When I was seventeen years old, during my penultimate year of high school, I had to decide about which of the two trips organized by the school I wanted to pick. The tradition had been to offer either London or Paris. Much to my chagrin, when it was my turn - finally a chance to go abroad! - that tradition had been discontinued. Instead, I had the option to either go to Nuremberg or to Potsdam/Dresden. Nuremberg, I reckoned, would basically amount to a week of heavy drinking (the teacher in charge had a certain reputation). It’s not that I minded having a good time. But Potsdam/Dresden - that was basically abroad. Really abroad. OK, people there spoke the same language (give or take a few incredibly weird dialects), but it was beyond what people called the Iron Curtain. As a child, I had seen it with my own eyes: It didn’t look much like a curtain, but there certainly was a lot of iron - and explosives - involved. Potsdam/Dresden it was. (more)
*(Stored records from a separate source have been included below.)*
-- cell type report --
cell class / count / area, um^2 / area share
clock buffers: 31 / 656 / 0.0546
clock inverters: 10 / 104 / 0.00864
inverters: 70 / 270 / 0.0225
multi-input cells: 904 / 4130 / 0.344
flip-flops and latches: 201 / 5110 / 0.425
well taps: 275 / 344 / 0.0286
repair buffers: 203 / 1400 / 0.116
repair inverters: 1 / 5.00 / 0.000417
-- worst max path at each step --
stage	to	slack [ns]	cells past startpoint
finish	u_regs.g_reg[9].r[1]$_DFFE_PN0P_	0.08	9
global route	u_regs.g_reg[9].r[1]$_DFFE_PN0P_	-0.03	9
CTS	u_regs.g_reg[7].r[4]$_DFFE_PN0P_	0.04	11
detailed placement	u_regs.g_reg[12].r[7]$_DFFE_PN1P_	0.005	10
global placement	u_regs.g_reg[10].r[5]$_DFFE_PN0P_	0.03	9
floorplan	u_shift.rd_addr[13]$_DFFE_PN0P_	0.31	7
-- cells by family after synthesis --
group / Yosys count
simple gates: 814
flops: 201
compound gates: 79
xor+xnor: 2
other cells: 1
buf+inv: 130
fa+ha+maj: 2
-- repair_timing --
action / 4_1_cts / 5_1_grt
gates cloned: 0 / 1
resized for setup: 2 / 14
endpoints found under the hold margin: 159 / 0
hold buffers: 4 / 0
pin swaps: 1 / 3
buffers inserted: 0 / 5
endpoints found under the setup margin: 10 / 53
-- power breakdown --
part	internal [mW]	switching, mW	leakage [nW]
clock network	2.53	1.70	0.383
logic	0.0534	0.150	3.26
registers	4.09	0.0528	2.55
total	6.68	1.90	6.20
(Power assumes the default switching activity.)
--- src/rtl/audio_ser_pkg.sv ---
package audio_ser_pkg;

    // Channel carried by the current half-frame; the left half comes first.
    typedef enum logic {
        CH_LEFT  = 1'b0,
        CH_RIGHT = 1'b1
    } chan_e;

endpackage

--- src/rtl/ser_clk_div.sv ---
module ser_clk_div #(
    parameter int DIV_HALF  = 2,
    parameter int SLOT_BITS = 32
) (
    input  logic clk,
    input  logic rst_n,
    input  logic en,
    output logic bclk_int,
    output logic launch,
    output logic lr_next
);
    localparam int FRAME_BITS = 2 * SLOT_BITS;
    localparam int CNT_W      = $clog2(DIV_HALF + 1);
    localparam int POS_W      = $clog2(FRAME_BITS);

    typedef struct packed {
        logic [CNT_W-1:0] cnt;
        logic             bclk;
        logic [POS_W-1:0] pos;
    } div_t;

    // Internal clock idles high; the first toggle is a launch edge into bit 0.
    localparam div_t DIV_RST = '{cnt: '0, bclk: 1'b1, pos: POS_W'(FRAME_BITS - 1)};

    div_t div_d, div_q;
    logic [POS_W-1:0] pos_inc;

    always_comb begin
        div_d   = div_q;
        launch  = 1'b0;
        pos_inc = (div_q.pos == POS_W'(FRAME_BITS - 1)) ? '0 : div_q.pos + 1'b1;
        lr_next = (pos_inc >= POS_W'(SLOT_BITS));
        if (!en) begin
            div_d = DIV_RST;
        end else if (div_q.cnt == CNT_W'(DIV_HALF - 1)) begin
            div_d.cnt  = '0;
            div_d.bclk = ~div_q.bclk;
            if (div_q.bclk) begin
                launch    = 1'b1;
                div_d.pos = pos_inc;
            end
        end else begin
            div_d.cnt = div_q.cnt + 1'b1;
        end
    end

    always_ff @(posedge clk or negedge rst_n) begin
        if (!rst_n) div_q <= DIV_RST;
        else        div_q <= div_d;
    end

    assign bclk_int = div_q.bclk;

endmodule

--- src/rtl/ser_slave_sync.sv ---
module ser_slave_sync #(
    parameter int SYNC_STAGES = 2
) (
    input  logic clk,
    input  logic rst_n,
    input  logic en,
    input  logic ext_bclk,
    input  logic ext_lrck,
    input  logic bpol,
    input  logic lpol,
    output logic launch,
    output logic lr_next
);
    localparam int MSB = SYNC_STAGES - 1;

    typedef struct packed {
        logic [SYNC_STAGES-1:0] sb;
        logic [SYNC_STAGES-1:0] sl;
        logic                   prev_b;
    } sync_t;

    sync_t sy_d, sy_q;
    logic  cur_int;
    logic  prev_int;

    always_comb begin
        sy_d        = sy_q;
        sy_d.sb     = {sy_q.sb[MSB-1:0], ext_bclk};
        sy_d.sl     = {sy_q.sl[MSB-1:0], ext_lrck};
        sy_d.prev_b = sy_q.sb[MSB];
        // Normalise to the internal clock: launch is its falling edge.
        cur_int  = sy_q.sb[MSB] ^ bpol;
        prev_int = sy_q.prev_b ^ bpol;
        launch   = en && prev_int && !cur_int;
        // Internal channel: 0 = left, 1 = right.
        lr_next  = sy_q.sl[MSB] ~^ lpol;
    end

    always_ff @(posedge clk or negedge rst_n) begin
        if (!rst_n) sy_q <= '0;
        else        sy_q <= sy_d;
    end

endmodule

--- src/rtl/ser_sample_hold.sv ---
module ser_sample_hold #(
    parameter int SAMPLE_W = 24
) (
    input  logic                clk,
    input  logic                rst_n,
    input  logic                master,
    input  logic                s_valid,
    output logic                s_ready,
    input  logic [SAMPLE_W-1:0] s_left,
    input  logic [SAMPLE_W-1:0] s_right,
    input  logic                frame_start,
    output logic [SAMPLE_W-1:0] nxt_left,
    output logic [SAMPLE_W-1:0] nxt_right,
    output logic                slip
);
    typedef struct packed {
        logic                full;
        logic [SAMPLE_W-1:0] hold_l;
        logic [SAMPLE_W-1:0] hold_r;
        logic [SAMPLE_W-1:0] cur_l;
        logic [SAMPLE_W-1:0] cur_r;
        logic                primed;
        logic                slip;
    } hold_t;

    hold_t hd_d, hd_q;
    logic  accept;

    always_comb begin
        hd_d      = hd_q;
        hd_d.slip = 1'b0;
        s_ready   = master ? !hd_q.full : 1'b1;
        accept    = s_valid && s_ready;

        if (frame_start) begin
            if (hd_q.full) begin
                hd_d.cur_l  = hd_q.hold_l;
                hd_d.cur_r  = hd_q.hold_r;
                hd_d.primed = 1'b1;
            end else if (!master && hd_q.primed) begin
                hd_d.slip = 1'b1;     // repeat of the previous pair
            end
        end

        if (accept) begin
            hd_d.hold_l = s_left;
            hd_d.hold_r = s_right;
            hd_d.full   = 1'b1;
            if (hd_q.full && !frame_start && !master) begin
                hd_d.slip = 1'b1;     // waiting pair overwritten
            end
        end else if (frame_start) begin
            hd_d.full = 1'b0;
        end

        nxt_left  = (frame_start && hd_q.full) ? hd_q.hold_l : hd_q.cur_l;
        nxt_right = (frame_start && hd_q.full) ? hd_q.hold_r : hd_q.cur_r;
    end

    always_ff @(posedge clk or negedge rst_n) begin
        if (!rst_n) hd_q <= '0;
        else        hd_q <= hd_d;
    end

    assign slip = hd_q.slip;

endmodule

--- src/rtl/ser_shifter.sv ---
module ser_shifter
    import audio_ser_pkg::*;
#(
    parameter int SAMPLE_W  = 24,
    parameter int SLOT_BITS = 32
) (
    input  logic                clk,
    input  logic                rst_n,
    input  logic                launch,
    input  logic                lr_next,
    input  logic                rjust,
    input  logic                delay,
    input  logic [SAMPLE_W-1:0] nxt_left,
    input  logic [SAMPLE_W-1:0] nxt_right,
    output logic                frame_start,
    output logic                lr_out,
    output logic                sdata
);
    localparam int POS_W = $clog2(SLOT_BITS);
    localparam int IW    = $clog2(SAMPLE_W);
    localparam int PAD   = SLOT_BITS - SAMPLE_W;

    typedef struct packed {
        chan_e            lr;
        logic [POS_W-1:0] pos;
        logic             sdata;
    } shf_t;

    localparam shf_t SHF_RST = '{lr: CH_RIGHT, pos: POS_W'(SLOT_BITS - 1), sdata: 1'b0};

    shf_t sh_d, sh_q;
    logic new_half;

    // Kept outside the next-state block: the hold stage feeds back on it.
    assign new_half    = (chan_e'(lr_next) != sh_q.lr);
    assign frame_start = launch && new_half && (chan_e'(lr_next) == CH_LEFT);

    logic [POS_W-1:0]    pos_n;
    logic [POS_W-1:0]    offset;
    logic [SAMPLE_W-1:0] word;
    logic [IW-1:0]       sel;
    logic                bit_n;
    int                  idx;

    always_comb begin
        sh_d   = sh_q;
        pos_n  = new_half ? '0
               : (sh_q.pos == POS_W'(SLOT_BITS - 1)) ? sh_q.pos : sh_q.pos + 1'b1;
        word   = lr_next ? nxt_right : nxt_left;
        offset = rjust ? POS_W'(PAD) : POS_W'(delay);
        idx    = int'(pos_n) - int'(offset);
        sel    = '0;
        bit_n  = 1'b0;
        if (idx >= 0 && idx < SAMPLE_W) begin
            sel   = IW'(SAMPLE_W - 1 - idx);
            bit_n = word[sel];
        end
        if (launch) begin
            sh_d.lr    = chan_e'(lr_next);
            sh_d.pos   = pos_n;
            sh_d.sdata = bit_n;
        end
    end

    always_ff @(posedge clk or negedge rst_n) begin
        if (!rst_n) sh_q <= SHF_RST;
        else        sh_q <= sh_d;
    end

    assign lr_out = sh_q.lr;
    assign sdata  = sh_q.sdata;

endmodule

--- src/rtl/audio_ser_tx.sv ---
module audio_ser_tx #(
    parameter int SAMPLE_W    = 24,
    parameter int SLOT_BITS   = 32,
    parameter int DIV_HALF    = 2,
    parameter int SYNC_STAGES = 2
) (
    input  logic                clk,
    input  logic                rst_n,
    input  logic                cfg_master,
    input  logic                cfg_rjust,
    input  logic                cfg_delay,
    input  logic                cfg_bpol,
    input  logic                cfg_lpol,
    input  logic                s_valid,
    output logic                s_ready,
    input  logic [SAMPLE_W-1:0] s_left,
    input  logic [SAMPLE_W-1:0] s_right,
    input  logic                ext_bclk,
    input  logic                ext_lrck,
    output logic                bclk_o,
    output logic                lrck_o,
    output logic                sdata_o,
    output logic                slip_o
);
    logic m_bclk, m_launch, m_lr;
    logic x_launch, x_lr;
    logic launch, lr_next, rjust_eff;
    logic frame_start, lr_q;
    logic [SAMPLE_W-1:0] nxt_left, nxt_right;

    ser_clk_div #(.DIV_HALF(DIV_HALF), .SLOT_BITS(SLOT_BITS)) div_i (
        .clk(clk), .rst_n(rst_n), .en(cfg_master),
        .bclk_int(m_bclk), .launch(m_launch), .lr_next(m_lr)
    );

    ser_slave_sync #(.SYNC_STAGES(SYNC_STAGES)) sync_i (
        .clk(clk), .rst_n(rst_n), .en(!cfg_master),
        .ext_bclk(ext_bclk), .ext_lrck(ext_lrck),
        .bpol(cfg_bpol), .lpol(cfg_lpol),
        .launch(x_launch), .lr_next(x_lr)
    );

    assign launch    = cfg_master ? m_launch : x_launch;
    assign lr_next   = cfg_master ? m_lr : x_lr;
    assign rjust_eff = cfg_rjust && cfg_master;

    ser_sample_hold #(.SAMPLE_W(SAMPLE_W)) hold_i (
        .clk(clk), .rst_n(rst_n), .master(cfg_master),
        .s_valid(s_valid), .s_ready(s_ready),
        .s_left(s_left), .s_right(s_right),
        .frame_start(frame_start),
        .nxt_left(nxt_left), .nxt_right(nxt_right),
        .slip(slip_o)
    );

    ser_shifter #(.SAMPLE_W(SAMPLE_W), .SLOT_BITS(SLOT_BITS)) shf_i (
        .clk(clk), .rst_n(rst_n), .launch(launch), .lr_next(lr_next),
        .rjust(rjust_eff), .delay(cfg_delay),
        .nxt_left(nxt_left), .nxt_right(nxt_right),
        .frame_start(frame_start), .lr_out(lr_q), .sdata(sdata_o)
    );

    assign bclk_o = cfg_master && (m_bclk ^ cfg_bpol);
    assign lrck_o = cfg_master && (lr_q ~^ cfg_lpol);

endmodule

--- config.mk ---
export PLATFORM = sky130hd
export DESIGN_NAME = audio_ser_tx
export DESIGN_NICKNAME = d
export VERILOG_FILES = /design/src/rtl/audio_ser_pkg.sv /design/src/rtl/ser_clk_div.sv /design/src/rtl/ser_slave_sync.sv /design/src/rtl/ser_sample_hold.sv /design/src/rtl/ser_shifter.sv /design/src/rtl/audio_ser_tx.sv
export SDC_FILE = /design/constraint.sdc
export NUM_CORES = 1
export LEC_CHECK = 0
export BUFFER_PORTS_ARGS = -buffer_cell sky130_fd_sc_hd__buf_2
export CORE_ASPECT_RATIO = 1.5
export CORE_MARGIN = 8
export CORE_UTILIZATION = 62
export DETAILED_ROUTE_END_ITERATION = 12
export PLACE_DENSITY = 0.84
export SYNTH_ARGS = -nofsm -noshare
export SYNTH_HDL_FRONTEND = slang
export SYNTH_HIERARCHICAL = 1
export SYNTH_SLANG_ARGS = --single-unit
--- constraint.sdc ---
create_clock -name clk -period 10.2 [get_ports clk]
set_clock_uncertainty 0.2 [all_clocks]
set_input_delay 0.51 -clock clk [delete_from_list [all_inputs] [get_ports clk]]
set_output_delay 0.51 -clock clk [all_outputs]
set_load 0.01 [all_outputs]
Word level (Yosys, flattened, before mapping)

Cells that the tools add are included.

Word-level logic and storage cells: 84
Output and inout port bits: 5
Register bits: 120

$lt $le $gt $ge: 4
Reduce and logical (&&, ||, !) cells: 20
Bitwise logic cells: 7
Mux-type cells: 26
$add $sub $neg: 5
Equality and inequality tests: 6

Operators by type and width:

| kind                                                   | count |
|---|---|
| two-way mux 24 bit                                     | 3 |
| two-way mux 1 bit                                      | 14 |
| logical AND 1 bit                                      | 13 |
| two-way mux 6 bit                                      | 2 |
| two-way mux 5 bit                                      | 2 |
| two-way mux 9 bit                                      | 1 |
| two-way mux 7 bit                                      | 1 |
| adder 6 x 1 -> 6 bit (second input constant)           | 1 |
| equality test 6 bit (second input constant)            | 1 |
| >= comparator 6 x 1 -> 1 bit (second input constant)   | 1 |
| >= comparator 6 bit (second input constant)            | 1 |
| < comparator 5 x 6 -> 1 bit (second input constant)    | 1 |
| < comparator 6 bit (second input constant)             | 1 |
| subtractor 5 x 4 -> 6 bit                              | 1 |
| adder 5 x 1 -> 5 bit (second input constant)           | 1 |
| binary-select mux 1 bit (select 5 bit)                 | 1 |
| equality test 5 bit (second input constant)            | 1 |
| subtractor 5 bit (first input constant)                | 1 |
| zero test 1 bit                                        | 4 |
| two-way mux 4 bit                                      | 1 |
| inequality test 2 x 1 -> 1 bit (second input constant) | 2 |
| AND reduction 2 bit                                    | 2 |
| XOR 1 bit                                              | 3 |
| adder 2 x 1 -> 2 bit (second input constant)           | 1 |
| 6 further kinds                                        | 8 |

Logic depth before layout (Yosys ltp)

Word-level depth: 13
Mapped depth: 16
Gate-level depth less buffers: 14

By module

Netlist, hierarchy kept.

By module, submodules not included:

| module          | times used | cells an instance | area an instance (um2) |
|---|---|---|---|
| ser_sample_hold | 1          | 214               | 3,684.8 |
| ser_shifter     | 1          | 78                | 939.7 |
| ser_clk_div     | 1          | 47                | 460.4 |
| ser_slave_sync  | 1          | 9                 | 158.9 |
| audio_ser_tx    | 1          | 8                 | 58.8 |

Worst setup path after synthesis

No wires, ideal clock.

Path type: register to register
From: register div_i/div_q[0] in the netlist's numbering
To: register shf_i.sh_q (netlist bit shf_i/sdata)
Clock period less this slack: 4,039 ps
Library setup time: 131 ps
Buffers on the path: 3
Arrival time: 3,708 ps
Cell stages (with the launch flop): 16
Path slack: 6,161 ps
Path through: dfstp_2 -> ha_1 -> a21oi_1 -> o21ai_0 -> o21ai_0 -> mux2_2 -> buf_2 -> and3b_1 -> nand2_2 -> buf_6 -> buf_4 -> mux2_1 -> mux4_2 -> mux4_2 -> nor4b_1 -> nor4_1

Cells in the longest elaborated chain, start to end: 13
Elaborated cells between the ends (all ways): 22

Ends and longest elaborated chain:

| element                                                            | line                  | RTL |
|---|---|---|
| start: declaration                                                 | ser_clk_div.sv:25     | `div_t div_d, div_q;` |
| start signal: assignment                                           | ser_clk_div.sv:49     | `else div_q <= div_d;` |
| adder 6 x 1 -> 6 bit / equality test 6 bit (equally long branches) | ser_clk_div.sv:31     | `pos_inc = (div_q.pos == POS_W'(FRAME_BITS - 1)) ? '0 : div_q.pos + 1'b1;` |
| two-way mux 6 bit (*)                                              | ser_clk_div.sv:31     |  |
| >= comparator 6 bit (*)                                            | ser_clk_div.sv:32     | `lr_next = (pos_inc >= POS_W'(SLOT_BITS));` |
| named net m_lr                                                     | audio_ser_tx.sv:25    | `logic m_bclk, m_launch, m_lr;` |
| two-way mux 1 bit (*)                                              | audio_ser_tx.sv:44    | `assign lr_next = cfg_master ? m_lr : x_lr;` |
| named net lr_next                                                  | audio_ser_tx.sv:27    | `logic launch, lr_next, rjust_eff;` |
| inequality test 1 bit                                              | ser_shifter.sv:35     | `assign new_half = (chan_e'(lr_next) != sh_q.lr);` |
| logical AND 1 bit                                                  | ser_shifter.sv:36     | `assign frame_start = launch && new_half && (chan_e'(lr_next) == CH_LEFT);` |
| logical AND 1 bit (*)                                              | ser_shifter.sv:36     |  |
| named net frame_start                                              | audio_ser_tx.sv:28    | `logic frame_start, lr_q;` |
| logical AND 1 bit (*)                                              | ser_sample_hold.sv:57 | `nxt_right = (frame_start && hd_q.full) ? hd_q.hold_r : hd_q.cur_r;` |
| two-way mux 24 bit (*)                                             | ser_sample_hold.sv:57 |  |
| named net nxt_right[20]                                            | audio_ser_tx.sv:29    | `logic [SAMPLE_W-1:0] nxt_left, nxt_right;` |
| two-way mux 24 bit (*)                                             | ser_shifter.sv:49     | `word = lr_next ? nxt_right : nxt_left;` |
| binary-select mux 1 bit (select 5 bit) (*)                         | ser_shifter.sv:56     | `bit_n = word[sel];` |
| two-way mux 1 bit (implied by the code) (*)                        | ser_shifter.sv:56     |  |
| two-way mux 1 bit (*)                                              | ser_shifter.sv:54     | `if (idx >= 0 && idx < SAMPLE_W) begin` |
| end signal: assignment                                             | ser_shifter.sv:66     | `if (!rst_n) sh_q <= SHF_RST;` |
| end signal: assignment                                             | ser_shifter.sv:67     | `else sh_q <= sh_d;` |
| end: declaration                                                   | ser_shifter.sv:31     | `shf_t sh_d, sh_q;` |

The timed path passes the listed nets; every way through them passes the cells marked *. The select of a mux whose other input is x is not followed.
A chain may end at the register's enable or synchronous reset.

Final worst setup path

Ends and elaborated chain as after synthesis.

==> results.py <==
metrics = {
    "outcome": {
        "status": "finished clean",
    },
    "clock_tree": {
        "cts_tree": "built",
        "h-tree-depth": 4,
        "numCtsBuffers": 17,
        "cts-root-buf": "clkbuf_16",
        "clock_latency_ns": 0.41,
        "clock_sinks": 120,
        "clockBufferDepth": 2,
        "cts_setup_buffers": 0,
        "clk_transition_reported_paths_ns": 0.05,
    },
    "setup_path": {
        "critPathSlowestCell": "nand2_2",
        "crit_type": "reg -> reg",
        "crit_chain": "ha_1 -> a21oi_1 -> o21ai_0 -> o21ai_0 -> mux2_2 -> and3b_1 -> nand2_2 -> mux2_1 -> mux4_2 -> mux4_2 -> nor4b_1 -> nor4_1",
        "cp_max_fo": 49,
        "cp-end-kind": "flip-flop",
        "startpoint_type": "flip-flop",
        "worstPathArrival_ns": 4.90,
        "cp_slowest_stage_delay_ns": 0.64,
        "cp_top_family": "multiplexers",
        "worstPathRequired_ns": 10.28,
        "critPathBufInv": 0,
    },
    "floorplanning": {
        "coreArea_um2": 8362,
        "rows": 41,
        "die_x_um": 91.51,
        "initial_core_util": 0.6341,
        "die_h_um": 129.3,
        "boundaryPins": 63,
        "fp.dieArea_um2": 11830,
    },
    "layout": {
        "fin_cells": 548,
        "mostFrequentLayoutCells": "dfrtp_1 (107), mux2_2 (85), buf_2 (61), mux2_1 (18), clkbuf_16 (17)",
        "final_util": 0.7586,
        "final_common_cell": "dfrtp_1",
        "postLayoutCellArea_um2": 6344,
        "area_growth_pct": 19.63,
        "layout-drive-gt1-share": 0.4830,
        "antenna_cells": 0,
        "n_fill_cell": 501,
        "nets": 491,
    },
    "run": {
        "maxCapViolCount": 0,
    },
    "yosys": {
        "avgSynthCellArea_um2": 14.89,
        "yosysWarnings": 6,
        "synth_edf_count": 0,
        "ys_seq_elements": 120,
        "synth_adder_area_share": 0.01180,
        "yosysSeqAreaShare": 0.5694,
        "synth-compound-area-share": 0.03516,
        "synthArstFlopShare": 1.000,
        "synthFlopType": "dfrtp_1",
        "syn_nets": 419,
        "ys_types": 48,
        "synth_top_family_by_area": "multiplexers",
        "netlist_area_um2": 5303,
        "synth.area.top_cells": "dfrtp_1 (50%), mux2_2 (18%), dfstp_2 (6.4%), mux4_2 (5.1%), mux2_1 (3.8%)",
        "synthCells": 356,
        "synth.area.mux_share": 0.2879,
        "synth_top_area_frac": 0.5050,
        "yosys.area.top_type": "dfrtp_1",
        "yosys.area_share.simple": 0.05380,
        "synth_xor_area_frac": 0.02147,
    },
    "route": {
        "routed_wl_mm": 10.52,
        "avgRoutedWirePerCell_um": 19.20,
        "drt_first_pass_iters": 4,
        "drc": 0,
        "drt_iter0_drc": 173,
        "vias": 3160,
        "viasPerCell": 5.766,
        "drt.antenna.violating_nets": 0,
    },
    "placed_design": {
        "placed_cells": 513,
        "dpl_cell_area_um2": 5685,
        "place_ws_ns": 5.422,
        "place_hpwl_mm": 6.745,
        "gp_congestion": 0.8538,
        "portBuffers": 62,
    },
    "sta": {
        "hold_viol": 0,
        "fin_hold_ws_ns": 0.1238,
        "fin_crit_ns": 4.818,
        "min_period_over_period": 0.4723,
        "max_slew.worst_pin.slew_ns": 1.124,
        "setup_slack_ns": 5.382,
        "final_max_slew_viol_count": 0,
        "max_freq_ghz": 0.2076,
        "relSlewSlack": 0.2477,
        "rsz0062_at_grt": "false",
        "setup_violations": 0,
        "tns_ns": 0,
    },
    "global_routing": {
        "grt_pass1_wl_mm": 17.44,
        "grt_max_degree": 85,
        "grt_overflow": 0,
        "antenna_found_initial": 0,
        "grt_pass1_vias": 3558,
        "grtUsageTotal": 0.1916,
    },
    "power": {
        "peakVddDrop_mv": 0.1992,
        "p_total_mw": 1.839,
        "p_per_area_nw_per_um2": 289.9,
        "leakage_nw": 2.861,
    },
    "worst_hold_path": {
        "hp-class": "in -> reg",
    },
}
[timing repair]
item,4_1_cts,5_1_grt
hold endpoints to repair,36,1
hold buffers,2,1
resized for setup,0,0
[where the power goes]
part / total, mW / switching, mW / internal (mW)
Clock: 0.619 / 0.197 / 0.422
Sequential: 0.706 / 0.0699 / 0.636
Combinational: 0.514 / 0.230 / 0.285
Total: 1.84 / 0.497 / 1.34
[kinds of logic after synthesis]
kind of cell / count (synthesis)
compound gates: 28
mux: 123
simple gates: 50
xor+xnor: 10
buf+inv: 20
fa+ha+maj: 5
flops: 120
[state kept, by name (all words and copies together), names as in the netlist]
register        count
div_i/bclk_int      1
div_i/div_q         8
hold_i/hd_q        98
hold_i/slip         1
shf_i/lr_out        1
shf_i/sdata         1
shf_i/sh_q          5
sync_i/sy_d         3
sync_i/sy_q         2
I don’t want to pretend I knew an awful lot about East Germany - the German Democratic Republic as it called itself. In West Germany, it was either known as “DDR” (the German abbreviation), the “Zone” (that was mostly by either right-wing and/or elderly people), or “drüben” (loosely “the other side”; ditto.). But it really was a different country for me. Born in 1968, I grew up and got educated in West Germany. German history was treated very seriously in high school, and I was very aware of why there were two German countries, the one I was living in, and that other one. I suppose I had a healthy mistrust of what the media was telling me about East Germany (or maybe I was just a rebellious teenager), and I figured if I saw the place with my own eyes that would be interesting.
Needless to say, there is no way you can come to any kind of even remotely educated opinion in just one week (especially not if you’re just seventeen years old). But those few days in East Germany were something I’d never forget. Everything was closely monitored, of course. The trip was an official trip, so we had a “chaperone,” someone who’d take us places: A young woman who, and that I’ll certainly never forget, burst out in tears when we said good-bye to her the day we left. I’ll also never forget the official get-together in a “discotheque” (feel free to interpret this term very loosely here) with a bunch of young people from East Germany - carefully selected, we assumed. As it turned out, they had in fact been carefully selected. The get-together quickly adopted the atmosphere of a funeral (despite the fact that alcohol was being served), and there was very little interaction between “us” and “them.” It was pretty depressing.
An avid fan of the right-wing media, my other had warned me that “they” had especially trained people “over there,” who’d pounce on people (aka helpless me) and try to indoctrinate them. And those trained people were very good at it she said. Turns out my mother was right! Well, about half right. They did have those people, as I learned during our get-together. I was sitting somewhere, being incredibly bored and slightly intoxicated, when some guy came up to me and asked me something like “How do you like it here? We certainly don’t have many homeless people in the streets here, eh?” (I’m not making this up) What my mother had got wrong was the fact that while my new “friend” certainly had learned his talking points (I was woefully unprepared), but he hadn’t really learned to argue with any kind of flexibility (given there was only one, the official, position to be had in East Germany). So he ended up having a pretty hard time (it didn’t help his case much that I had actually never seen any homeless people in my sleepy home town, either), while I was trying to indoctrinate him.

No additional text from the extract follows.